1994 Kerry Senior Football Championship
- Dates: 1 July - 23 October 1994
- Teams: 20
- Sponsor: Allied Irish Bank
- Champions: Austin Stacks (11th title) Pat Slattery (captain) Paukl Lucey (manager)
- Runners-up: Dr. Crokes Noel O'Leary (captain) Michael O'Grady (manager)

Tournament statistics
- Matches played: 22
- Goals scored: 49 (2.23 per match)
- Points scored: 430 (19.55 per match)
- Top scorer(s): Darren Aherne (1-22)

= 1994 Kerry Senior Football Championship =

Gaelic football competition

The 1994 Kerry Senior Football Championship was the 94th staging of the Kerry Senior Football Championship since its establishment by the Kerry County Board in 1889. The championship ran from 1 July to 23 October 1994.

Laune Rangers entered the championship as the defending champions, however, they were beaten by Dr. Crokes in the semi-finals.

The final was played on 23 October 1994 at Austin Stack Park in Tralee, between Austin Stacks and Dr. Crokes, in what was their first ever meeting in the final. Austin Stacks won the match by 0-12 to 1-05 to claim their 11th championship title overall and a first title in eight years.

Darren Aherne was the championship's top scorer with 1-22.

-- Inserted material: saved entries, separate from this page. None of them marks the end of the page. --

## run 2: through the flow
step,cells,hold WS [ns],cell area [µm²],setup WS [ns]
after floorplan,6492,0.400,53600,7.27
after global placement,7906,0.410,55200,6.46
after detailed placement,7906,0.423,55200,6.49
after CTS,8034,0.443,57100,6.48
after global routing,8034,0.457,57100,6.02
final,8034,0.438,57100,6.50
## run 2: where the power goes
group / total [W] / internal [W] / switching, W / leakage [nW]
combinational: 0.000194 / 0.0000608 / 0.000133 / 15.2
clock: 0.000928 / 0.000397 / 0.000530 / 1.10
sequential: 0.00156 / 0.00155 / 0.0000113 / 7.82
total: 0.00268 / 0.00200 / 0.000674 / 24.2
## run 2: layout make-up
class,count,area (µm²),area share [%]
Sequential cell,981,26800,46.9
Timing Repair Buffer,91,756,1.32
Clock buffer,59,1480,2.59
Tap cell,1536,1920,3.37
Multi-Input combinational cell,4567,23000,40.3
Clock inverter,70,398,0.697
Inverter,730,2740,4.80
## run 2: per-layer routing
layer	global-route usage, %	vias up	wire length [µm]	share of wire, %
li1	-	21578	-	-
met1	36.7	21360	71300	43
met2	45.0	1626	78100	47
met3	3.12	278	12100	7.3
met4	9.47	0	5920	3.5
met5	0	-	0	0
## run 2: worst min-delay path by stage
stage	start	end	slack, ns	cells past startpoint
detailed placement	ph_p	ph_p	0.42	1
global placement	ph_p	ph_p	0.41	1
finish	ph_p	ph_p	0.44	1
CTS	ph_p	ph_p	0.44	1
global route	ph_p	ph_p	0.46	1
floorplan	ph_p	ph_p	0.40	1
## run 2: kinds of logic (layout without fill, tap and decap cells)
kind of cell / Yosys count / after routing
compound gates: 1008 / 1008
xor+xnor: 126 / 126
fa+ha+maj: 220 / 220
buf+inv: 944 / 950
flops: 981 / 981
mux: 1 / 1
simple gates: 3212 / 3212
This is an optimization exercise on Yosys and OpenROAD, whose aim is small area, a short achievable clock period and few clock cycles, not a production implementation.
RTL that was checked went through simulation tests only; none was proved equivalent to the original.
No activity file was given, so power comes from the tool's default toggle rates.

Setup of job 2851:
// levinson_top
module levinson_top(clock, reset, start, done,
	scratch_mem_read_addr, scratch_mem_in,
	scratch_mem_write_addr, scratch_mem_out, scratch_mem_write_en);
Settings: LEC_CHECK=0, ABC_AREA=1, CAP_MARGIN=20, CORE_MARGIN=2, CORE_UTILIZATION=40, CTS_CLUSTER_DIAMETER=110, CTS_CLUSTER_SIZE=18, PLACE_DENSITY=0.6, SLEW_MARGIN=20; clock period 20.0 ns.
standard.sh (not shown) runs the stock make flow with config.mk's settings and CLKGATE_MAP_FILE= SYNTH_SCRIPT=/design/flow/synth_recipe.tcl, a recipe that flattens the netlist after the stock synthesis.
==> flow/flow/run.sh <==
#!/bin/bash
set -euo pipefail
bash standard.sh SETUP_SLACK_MARGIN=15 finish > standard.log 2>&1
#### Input delta (job 8436 over job 2851)
- a change of CTS_CLUSTER_SIZE from 18 to 16
- a change of CTS_CLUSTER_DIAMETER from 110 to 100
- For cell area after layout, job 8436 and job 2851 come out practically identical.
- In the reports for job 2851 and job 8436, the smaller largest stage delay on the critical path belongs to job 8436.
- When job 8436 is set beside job 2851, its area growth from synthesis to layout turns out to be 0.29 points larger.
- Total power in job 8436 is 84 uW above job 2851.
- | worst hold slack | job 2851 vs job 8436 | ≈ equal |
- Final worst setup slack for job 8436: 0.018 ns up relative to job 2851
- Non-clock buffer count was lower in the run labelled job 8436.
- Looking only at number of clock buffer instances in the layout, and setting everything else aside, the lower value of job 2851 and job 8436 goes to job 2851.
- Compared with job 2851, job 8436 shows fraction of power consumed by sequential logic lower by 0.2 points.
No functional check of the RTL was part of any run of this note.


Setup of run G:
levinson_top, a different RTL version from the one above (not shown whole).
Size in the first run: about 630 flip-flops.
==> flow/config.mk <==
export PLATFORM = sky130hd
export DESIGN_NAME = levinson_top
export DESIGN_NICKNAME = levinson_top
export VERILOG_FILES = /design/flow/design.v
export SDC_FILE = /design/flow/constraint.sdc
export NUM_CORES = 8
export LEC_CHECK = 0
export ABC_AREA = 1
export CAP_MARGIN = 20
export CORE_MARGIN = 2
export CORE_UTILIZATION = 40
export CTS_CLUSTER_DIAMETER = 120
export CTS_CLUSTER_SIZE = 20
export PLACE_DENSITY = 0.6
export SLEW_MARGIN = 20
==> flow/constraint.sdc <==
create_clock -name core_clock -period 20.0 [get_ports {clock}]
set_input_delay 4.0000 -clock core_clock [delete_from_list [all_inputs] [get_ports {clock}]]
set_output_delay 4.0000 -clock core_clock [all_outputs]
set_load 0.01 [all_outputs]
run.sh (not shown) runs the stock make flow with config.mk's settings and CLKGATE_MAP_FILE= SYNTH_SCRIPT=/design/flow/synth_recipe.tcl, a recipe that flattens the netlist after the stock synthesis.
Stock flow here: none of the scripts above is used.
## Diff of input files: run P against run G
Settings: a deleted CTS_CLUSTER_SIZE that had been 20; a deleted CTS_CLUSTER_DIAMETER that had been 120.
Notes after the runs:
The total power in run G is 0.931 times that in run P. End point of the critical path: wd[16]$_DFF_P_ -> run P, K[16]$_DFFE_PP_ -> run G. | final setup slack of the worst path | run P vs run G | 0.017 ns lower |. Between run G and run P, the difference in placer's final routability congestion estimate is negligible. Run P completed; timing, DRC and antenna clean. Changes observed in run P relative to run G: via count saw an increase, number of cell instances on the worst register-to-register path saw an increase.
Function was not checked in any run of this note: the RTL went through the layout flow alone.


levinson_top, a different RTL version from the one above (not shown whole).
Size: ~6800 cells after synthesis, roughly 93 I/O pins.
clock: 20.0 ns
lec_check: 0
abc_area: 1
cap_margin: 20
core_margin: 2
core_utilization: 40
place_density: 0.6
slew_margin: 20
The first run completed with no timing, DRC or antenna violations.
Testbench counts at the start, summed over its fixed seeds: cycles 1,370,400.
Source: an optimization exercise on an open RTL-to-GDS flow (aim: small area, a short achievable clock period and few clock cycles per item). Production flows keep margins and buffers that such runs may drop.
At most, simulation tests tie the RTL to the original design; equivalence was not proved.

== cedar ==
Design dct8_top, start of the top module:
module dct8_top #(
    parameter N         = DCT8_N,
    parameter IN_W      = DCT8_IN_W,
    parameter COEFF_W   = DCT8_COEFF_W,
    parameter OUT_W     = DCT8_OUT_W,
    parameter FRAC_BITS = DCT8_FRAC_BITS
)(
    input  wire                    clk,
    input  wire                    rst_n,
    input  wire                    din_valid,
    input  wire signed [IN_W-1:0]  din,
    output wire                    din_ready,
    output wire                    dout_valid,
    output wire signed [OUT_W-1:0] dout,
    input  wire                    dout_ready
);
    reg  [2:0] in_cnt;       
    reg        pend;         
    reg  [1:0] pi;           
    reg        o_v;          
    reg  [2:0] o_k;          
    reg        p1v, p2v;     
    reg  [2:0] cnt;          
    reg        dv;           
    reg  [15:0] xin;
    reg  [17:0] r0, r1, r2, r3;        
    reg  [16:0] wd1, wd2, wd3;         
    reg  [16:0] od0, od1, od2, od3;    
    reg  [17:0] oa0, oa1, ob0, ob1;
    reg  [17:0] q0, q1, q2, q3;        
    reg        dnr;          
    wire issue  = o_v & ((cnt + {2'b0, p1v} + {2'b0, p2v}) <= 3'd3);
    wire o_free = ~o_v | ((o_k == 3'd7) & issue);
    wire last   = pend & (pi == 2'd0);
    wire o_load = last & o_free;
    wire pdo    = pend & (~last | o_free);    
    assign din_ready  = ~dnr;
    assign dout_valid = dv;
    assign dout       = q0;
    wire acc_in = din_valid & din_ready;
    wire pop    = dv & dout_ready;
    wire        push = acc_in & ~in_cnt[2];
    wire [17:0] dinw = {{2{din[15]}}, din};
    wire [16:0] xp   = r0[16:0];
    wire [16:0] xinx = {xin[15], xin};
    wire [16:0] pd   = xp - xinx;
    wire [17:0] xpx  = {xp[16], xp};
    wire [17:0] xinw = {{2{xin[15]}}, xin};
  ...
==> flow/config.mk <==
export PLATFORM = sky130hd
export DESIGN_NAME = dct8_top
export DESIGN_NICKNAME = dct8_top
export VERILOG_FILES = /design/flow/design.v
export SDC_FILE = /design/flow/constraint.sdc
export NUM_CORES = 4
export LEC_CHECK = 0
export CAP_MARGIN = 20
export CORE_MARGIN = 2
export CORE_UTILIZATION = 40
export CTS_BUF_LIST = sky130_fd_sc_hd__clkbuf_4 sky130_fd_sc_hd__clkbuf_8
export CTS_CLUSTER_SIZE = 24
export SLEW_MARGIN = 20
export SYNTH_HIERARCHICAL = 1
==> flow/constraint.sdc <==
create_clock -name core_clock -period 14.0 [get_ports {clk}]
set_input_delay 2.8000 -clock core_clock [delete_from_list [all_inputs] [get_ports {clk}]]
set_output_delay 2.8000 -clock core_clock [all_outputs]
set_load 0.01 [all_outputs]
standard.sh (not shown) runs the stock make flow with config.mk's settings and CLKGATE_MAP_FILE= SYNTH_SCRIPT=/design/flow/synth_recipe.tcl, a recipe that flattens the netlist after the stock synthesis.
==> flow/flow/run.sh <==
#!/bin/bash
set -euo pipefail
export SETUP_SLACK_MARGIN=9.8
export DONT_USE_CELLS="sky130_fd_sc_hd__clkdlybuf4s15_1 sky130_fd_sc_hd__clkdlybuf4s15_2 sky130_fd_sc_hd__clkdlybuf4s18_1 sky130_fd_sc_hd__clkdlybuf4s18_2 sky130_fd_sc_hd__clkdlybuf4s25_1 sky130_fd_sc_hd__clkdlybuf4s25_2 sky130_fd_sc_hd__clkdlybuf4s50_1 sky130_fd_sc_hd__clkdlybuf4s50_2 sky130_fd_sc_hd__dlygate4sd1_1 sky130_fd_sc_hd__dlygate4sd2_1 sky130_fd_sc_hd__dlygate4sd3_1 sky130_fd_sc_hd__dlymetal6s2s_1 sky130_fd_sc_hd__dlymetal6s4s_1 sky130_fd_sc_hd__dlymetal6s6s_1"
bash standard.sh > standard.log 2>&1
What pine does differently from cedar at the input level:
Settings: CTS_CLUSTER_SIZE: 24 -> unset; CTS_BUF_LIST: sky130_fd_sc_hd__clkbuf_4 sky130_fd_sc_hd__clkbuf_8 -> unset.
==> comparison <==
Number of gates given a new drive strength after cts down about 7% in pine wrt cedar. Transition at the pin with the smallest max-transition slack delta (pine -> cedar): insignificant. Relative to cedar, worst slew margin relative to its limit has increased by 0.18 points in pine. Sequential share of layout area in pine vs cedar: down 0.16 points. The launch point of the critical path comes out din_valid in one run and pi[1] in the other, namely in pine and cedar respectively. Looking at wire length across pine and cedar, the one that comes out lower is pine.
No run of this note included a check of the RTL's function; only the layout flow was run.
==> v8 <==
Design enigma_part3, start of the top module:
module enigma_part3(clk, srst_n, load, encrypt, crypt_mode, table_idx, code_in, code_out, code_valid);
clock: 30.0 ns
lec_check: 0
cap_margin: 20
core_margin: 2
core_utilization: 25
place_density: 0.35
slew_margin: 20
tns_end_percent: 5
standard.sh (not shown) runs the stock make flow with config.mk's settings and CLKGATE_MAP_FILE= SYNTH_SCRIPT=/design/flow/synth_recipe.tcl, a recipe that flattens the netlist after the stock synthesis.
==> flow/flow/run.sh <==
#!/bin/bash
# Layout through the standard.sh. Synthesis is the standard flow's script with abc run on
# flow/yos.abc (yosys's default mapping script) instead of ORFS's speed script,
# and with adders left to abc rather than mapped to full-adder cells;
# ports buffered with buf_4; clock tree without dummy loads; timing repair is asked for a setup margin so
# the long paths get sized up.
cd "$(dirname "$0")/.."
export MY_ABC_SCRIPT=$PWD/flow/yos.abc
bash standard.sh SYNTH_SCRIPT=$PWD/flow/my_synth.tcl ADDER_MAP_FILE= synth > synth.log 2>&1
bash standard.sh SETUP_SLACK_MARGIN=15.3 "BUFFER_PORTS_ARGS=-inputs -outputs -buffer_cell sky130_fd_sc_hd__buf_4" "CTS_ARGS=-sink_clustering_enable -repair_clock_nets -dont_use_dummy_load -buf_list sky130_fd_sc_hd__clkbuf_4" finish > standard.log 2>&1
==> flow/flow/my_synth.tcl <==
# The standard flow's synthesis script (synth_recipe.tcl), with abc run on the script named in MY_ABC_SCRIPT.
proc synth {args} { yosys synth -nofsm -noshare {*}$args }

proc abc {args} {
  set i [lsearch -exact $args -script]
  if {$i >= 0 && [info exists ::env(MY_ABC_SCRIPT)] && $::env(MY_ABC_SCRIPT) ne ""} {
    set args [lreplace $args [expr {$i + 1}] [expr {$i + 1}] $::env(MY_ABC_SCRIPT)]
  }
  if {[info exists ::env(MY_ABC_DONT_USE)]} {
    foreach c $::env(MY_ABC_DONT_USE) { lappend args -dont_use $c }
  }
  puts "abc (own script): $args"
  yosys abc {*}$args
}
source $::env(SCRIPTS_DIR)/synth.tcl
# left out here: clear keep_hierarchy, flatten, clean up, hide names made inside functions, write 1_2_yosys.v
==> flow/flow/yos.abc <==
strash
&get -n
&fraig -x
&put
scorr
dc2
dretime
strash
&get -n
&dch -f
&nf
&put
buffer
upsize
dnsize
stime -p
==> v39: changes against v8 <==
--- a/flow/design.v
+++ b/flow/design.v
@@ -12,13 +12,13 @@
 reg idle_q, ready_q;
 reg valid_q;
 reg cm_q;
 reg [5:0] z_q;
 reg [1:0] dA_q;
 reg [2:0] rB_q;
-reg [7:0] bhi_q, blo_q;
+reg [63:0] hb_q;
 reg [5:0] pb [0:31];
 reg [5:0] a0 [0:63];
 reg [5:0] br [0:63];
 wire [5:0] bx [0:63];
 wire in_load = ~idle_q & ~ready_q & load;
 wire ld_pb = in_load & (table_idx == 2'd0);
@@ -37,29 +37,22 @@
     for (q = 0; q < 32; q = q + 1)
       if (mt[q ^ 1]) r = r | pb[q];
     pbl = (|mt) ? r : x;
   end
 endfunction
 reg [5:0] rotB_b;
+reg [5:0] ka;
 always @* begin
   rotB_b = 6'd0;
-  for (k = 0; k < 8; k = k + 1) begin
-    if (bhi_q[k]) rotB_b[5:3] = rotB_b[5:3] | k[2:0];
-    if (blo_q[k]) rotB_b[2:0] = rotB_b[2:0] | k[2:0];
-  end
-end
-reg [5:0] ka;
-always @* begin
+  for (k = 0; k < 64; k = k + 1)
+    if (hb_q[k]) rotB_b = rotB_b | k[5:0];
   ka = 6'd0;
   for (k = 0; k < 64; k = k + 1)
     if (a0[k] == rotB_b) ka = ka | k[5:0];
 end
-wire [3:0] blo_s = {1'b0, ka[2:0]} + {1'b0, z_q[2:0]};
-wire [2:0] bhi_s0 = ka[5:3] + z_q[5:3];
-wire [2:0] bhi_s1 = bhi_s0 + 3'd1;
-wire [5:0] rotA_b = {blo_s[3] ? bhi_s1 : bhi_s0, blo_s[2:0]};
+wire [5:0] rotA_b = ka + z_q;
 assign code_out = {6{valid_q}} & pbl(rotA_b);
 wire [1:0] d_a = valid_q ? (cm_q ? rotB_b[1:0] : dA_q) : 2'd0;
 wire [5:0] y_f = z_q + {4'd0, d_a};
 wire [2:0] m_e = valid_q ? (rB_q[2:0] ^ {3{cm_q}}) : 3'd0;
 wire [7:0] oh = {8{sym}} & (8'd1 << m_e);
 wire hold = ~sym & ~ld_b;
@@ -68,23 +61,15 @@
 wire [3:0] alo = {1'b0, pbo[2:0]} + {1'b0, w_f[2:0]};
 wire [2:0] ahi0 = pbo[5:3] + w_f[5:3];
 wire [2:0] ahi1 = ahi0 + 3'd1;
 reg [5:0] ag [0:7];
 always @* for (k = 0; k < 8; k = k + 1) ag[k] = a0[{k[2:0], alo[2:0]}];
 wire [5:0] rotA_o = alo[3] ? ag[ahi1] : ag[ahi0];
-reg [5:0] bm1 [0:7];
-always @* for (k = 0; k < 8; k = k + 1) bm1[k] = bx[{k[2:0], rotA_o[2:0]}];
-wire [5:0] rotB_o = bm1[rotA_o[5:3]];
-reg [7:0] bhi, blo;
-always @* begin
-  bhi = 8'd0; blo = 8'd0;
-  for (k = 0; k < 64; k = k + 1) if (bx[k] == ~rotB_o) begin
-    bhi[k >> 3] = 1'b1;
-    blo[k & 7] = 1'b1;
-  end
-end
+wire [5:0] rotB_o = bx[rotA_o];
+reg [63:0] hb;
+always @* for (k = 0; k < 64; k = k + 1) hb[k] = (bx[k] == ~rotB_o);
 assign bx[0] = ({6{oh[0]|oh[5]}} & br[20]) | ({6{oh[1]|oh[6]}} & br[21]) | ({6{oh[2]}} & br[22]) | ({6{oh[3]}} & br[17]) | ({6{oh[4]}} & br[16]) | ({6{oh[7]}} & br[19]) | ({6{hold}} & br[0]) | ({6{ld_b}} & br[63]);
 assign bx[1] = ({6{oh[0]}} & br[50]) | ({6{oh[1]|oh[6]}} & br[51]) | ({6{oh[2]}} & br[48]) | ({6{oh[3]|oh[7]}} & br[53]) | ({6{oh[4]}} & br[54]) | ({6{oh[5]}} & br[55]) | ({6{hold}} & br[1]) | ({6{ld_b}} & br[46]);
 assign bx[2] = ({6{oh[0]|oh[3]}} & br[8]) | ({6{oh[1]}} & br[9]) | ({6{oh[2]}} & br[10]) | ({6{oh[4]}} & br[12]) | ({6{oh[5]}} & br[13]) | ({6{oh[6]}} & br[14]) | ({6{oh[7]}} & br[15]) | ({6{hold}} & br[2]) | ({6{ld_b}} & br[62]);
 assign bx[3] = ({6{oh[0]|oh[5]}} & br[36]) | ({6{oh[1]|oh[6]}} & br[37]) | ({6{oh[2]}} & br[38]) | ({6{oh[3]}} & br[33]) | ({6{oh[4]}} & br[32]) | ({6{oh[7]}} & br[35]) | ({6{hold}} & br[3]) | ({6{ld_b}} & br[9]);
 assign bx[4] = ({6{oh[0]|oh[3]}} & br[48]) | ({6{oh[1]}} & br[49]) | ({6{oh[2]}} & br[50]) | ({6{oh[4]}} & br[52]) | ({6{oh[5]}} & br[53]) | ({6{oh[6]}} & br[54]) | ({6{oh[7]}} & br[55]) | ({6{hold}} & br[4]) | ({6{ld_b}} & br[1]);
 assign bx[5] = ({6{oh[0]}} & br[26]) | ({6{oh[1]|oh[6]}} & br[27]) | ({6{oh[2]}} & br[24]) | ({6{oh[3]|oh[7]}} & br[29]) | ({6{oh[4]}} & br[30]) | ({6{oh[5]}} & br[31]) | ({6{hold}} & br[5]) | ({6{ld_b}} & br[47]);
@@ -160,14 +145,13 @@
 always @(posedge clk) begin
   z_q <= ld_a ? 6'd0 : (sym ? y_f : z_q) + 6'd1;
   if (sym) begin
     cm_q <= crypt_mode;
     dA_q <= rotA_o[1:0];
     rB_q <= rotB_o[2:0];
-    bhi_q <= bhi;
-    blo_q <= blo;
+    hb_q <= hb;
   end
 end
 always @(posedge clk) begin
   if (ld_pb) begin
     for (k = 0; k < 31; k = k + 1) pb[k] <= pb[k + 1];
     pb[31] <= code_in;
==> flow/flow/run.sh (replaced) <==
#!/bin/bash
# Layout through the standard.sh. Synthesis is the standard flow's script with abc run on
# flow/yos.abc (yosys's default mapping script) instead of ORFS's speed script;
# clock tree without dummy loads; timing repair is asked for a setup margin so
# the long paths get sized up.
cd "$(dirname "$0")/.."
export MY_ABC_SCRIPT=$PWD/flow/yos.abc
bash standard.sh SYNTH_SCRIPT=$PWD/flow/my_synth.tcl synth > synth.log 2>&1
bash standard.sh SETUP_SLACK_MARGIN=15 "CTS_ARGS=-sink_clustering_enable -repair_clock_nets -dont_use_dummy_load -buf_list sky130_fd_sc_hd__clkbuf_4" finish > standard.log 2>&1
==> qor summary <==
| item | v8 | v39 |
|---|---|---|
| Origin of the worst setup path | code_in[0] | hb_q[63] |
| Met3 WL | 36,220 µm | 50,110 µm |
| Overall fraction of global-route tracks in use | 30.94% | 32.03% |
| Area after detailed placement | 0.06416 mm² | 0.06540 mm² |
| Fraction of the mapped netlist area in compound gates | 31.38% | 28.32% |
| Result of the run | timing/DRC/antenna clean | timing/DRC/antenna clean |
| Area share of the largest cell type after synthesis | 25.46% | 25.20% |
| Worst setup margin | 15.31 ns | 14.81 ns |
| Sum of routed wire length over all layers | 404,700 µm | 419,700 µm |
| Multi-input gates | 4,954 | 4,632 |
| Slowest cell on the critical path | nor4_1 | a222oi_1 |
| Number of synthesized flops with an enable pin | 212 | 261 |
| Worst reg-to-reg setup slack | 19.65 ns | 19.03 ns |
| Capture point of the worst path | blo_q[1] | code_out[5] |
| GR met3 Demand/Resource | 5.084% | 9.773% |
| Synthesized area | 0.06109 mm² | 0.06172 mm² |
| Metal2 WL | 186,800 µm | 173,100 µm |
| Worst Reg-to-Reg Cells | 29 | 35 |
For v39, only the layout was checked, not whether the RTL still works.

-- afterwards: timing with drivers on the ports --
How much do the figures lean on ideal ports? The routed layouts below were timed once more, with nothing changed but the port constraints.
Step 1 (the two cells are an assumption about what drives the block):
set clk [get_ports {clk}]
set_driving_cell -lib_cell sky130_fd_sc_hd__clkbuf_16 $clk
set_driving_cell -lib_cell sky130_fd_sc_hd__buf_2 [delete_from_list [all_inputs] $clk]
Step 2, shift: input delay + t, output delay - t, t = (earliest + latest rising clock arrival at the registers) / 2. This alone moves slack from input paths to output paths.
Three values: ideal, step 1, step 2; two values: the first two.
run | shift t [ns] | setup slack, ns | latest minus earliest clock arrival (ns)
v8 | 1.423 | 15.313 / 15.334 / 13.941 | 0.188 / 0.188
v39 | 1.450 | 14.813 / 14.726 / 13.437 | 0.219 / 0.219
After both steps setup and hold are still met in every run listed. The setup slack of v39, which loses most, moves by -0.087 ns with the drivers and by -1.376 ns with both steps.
What follows belongs to an exercise in optimizing a design on an open flow for small area, a short achievable clock period and few clock cycles per item; a production flow would make more cautious choices.
No run shown here included a check of the RTL's function; only the layout flow was run.

## flow/design.v (module list and top-level ports; edited modules follow where they fit)
// module Convolution_without_pipeline: 1340 lines
// module fa3: 4 lines
// module ha2n: 4 lines
module Convolution_without_pipeline(
    clk, rst_n, in_valid,
    In_IFM_1, In_IFM_2, In_IFM_3, In_IFM_4, In_IFM_5, In_IFM_6, In_IFM_7, In_IFM_8, In_IFM_9,
    In_Weight_1, In_Weight_2, In_Weight_3, In_Weight_4, In_Weight_5, In_Weight_6, In_Weight_7, In_Weight_8, In_Weight_9,
    out_valid, Out_OFM
    );
  // ...
==> flow/run.sh <==
#!/bin/bash
# synth_recipe.tcl (not shown) runs the flow's synth.tcl, then flattens the netlist and writes it again
# the make line also repeats each setting of config.mk as NAME=value (left out here)
make -C /OpenROAD-flow-scripts/flow DESIGN_CONFIG=/design/flow/config.mk WORK_HOME=/design/flow/orfs CLKGATE_MAP_FILE= SYNTH_SCRIPT=/design/flow/synth_recipe.tcl finish
==> flow/config.mk <==
export PLATFORM = sky130hd
export DESIGN_NAME = Convolution_without_pipeline
export DESIGN_NICKNAME = Convolution_without_pipeline
export VERILOG_FILES = /design/flow/design.v
export SDC_FILE = /design/flow/constraint.sdc
export NUM_CORES = 4
export LEC_CHECK = 0
export CAP_MARGIN = 20
export CORE_MARGIN = 2
export CORE_UTILIZATION = 40
export SETUP_SLACK_MARGIN = 4.5
export SLEW_MARGIN = 20
export SYNTH_HIERARCHICAL = 1
export SYNTH_MINIMUM_KEEP_SIZE = 0
==> flow/constraint.sdc <==
create_clock -name core_clock -period 10.0 [get_ports {clk}]
set_input_delay 2.0000 -clock core_clock [delete_from_list [all_inputs] [get_ports {clk}]]
set_output_delay 2.0000 -clock core_clock [all_outputs]
set_load 0.01 [all_outputs]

==Championship statistics==
===Top scorers===

- Overall

| Rank | Player | Club | Tally | Total | Matches | Average |
| 1 | Darren Aherne | Austin Stacks | 1-22 | 25 | 5 | 5.00 |
| 2 | Paud O'Donoghue | East Kerry | 2-17 | 23 | 4 | 5.75 |
| 3 | Donal McEvoy | Austin Stacks | 3-12 | 21 | 5 | 4.20 |
| 4 | Fergal O'Brien | John Mitchels | 2-13 | 19 | 2 | 9.50 |
| 5 | Ger O'Shea | Dr. Crokes | 1-16 | 19 | 5 | 3.80 |
| 6 | Pat O'Shea | Dr. Crokes | 1-14 | 17 | 5 | 3.40 |
| 7 | John Crowley | East Kerry | 1-11 | 14 | 4 | 3.50 |
| Owen Moynihan | Austin Stacks | 0-14 | 14 | 5 | 2.80 |
| 9 | Tommy Doyle | Annascaul | 0-12 | 12 | 4 | 6.00 |
| 10 | James O'Shea | South Kerry | 2-05 | 11 | 4 | 2.75 |
| Conor O'Donnell | West Kerry | 2-05 | 11 | 2 | 5.50 |
| Timmy Fleming | Laune Rangers | 0-11 | 11 | 3 | 3.66 |
| Maurice Fitzgerald | South Kerry | 0-11 | 11 | 4 | 2.75 |

- In a single game

| Rank | Player | Club | Tally | Total | Opposition |
| 1 | Fergal O'Brien | John Mitchels | 2-07 | 13 | Gneeveguilla |
| 2 | Darren Aherne | Austin Stacks | 1-08 | 11 | Beale |
| 3 | Paud O'Donoghue | East Kerry | 1-07 | 10 | Killarney Legion |
| 4 | Donal McEvoy | Austin Stacks | 2-03 | 9 | Beale |
| Gerry Lynch | Austin Stacks | 2-03 | 9 | Beale |
| Tommy Doyle | Annascaul | 0-09 | 9 | Feale Rangers |
| 7 | Paud O'Donoghue | East Kerry | 1-05 | 8 | Kenmare |
| Fergal O'Brien | John Mitchels | 0-08 | 8 | Shannon Rangers |
| 9 | Seán Culloty | Killarney Legion | 1-04 | 7 | East Kerry |
| Ger O'Shea | Dr. Crokes | 1-04 | 7 | Mid Kerry |
| Maurice Fitzgerald | South Kerry | 0-07 | 7 | St. Brendan's |
| Séamus Murphy | St. Brendan's | 0-07 | 7 | South Kerry |
| Darren Aherne | Austin Stacks | 0-07 | 7 | Dr. Crokes |

===Miscellaneous===
- Austin Stacks won a first title in eight years.
- Austin Stacks moved to the top of the roll of honor with 11 titles.
- Austin Stacks and Dr Crokes face each other in the final for the first time.
- The final goes to a re-play for the first time since 1987.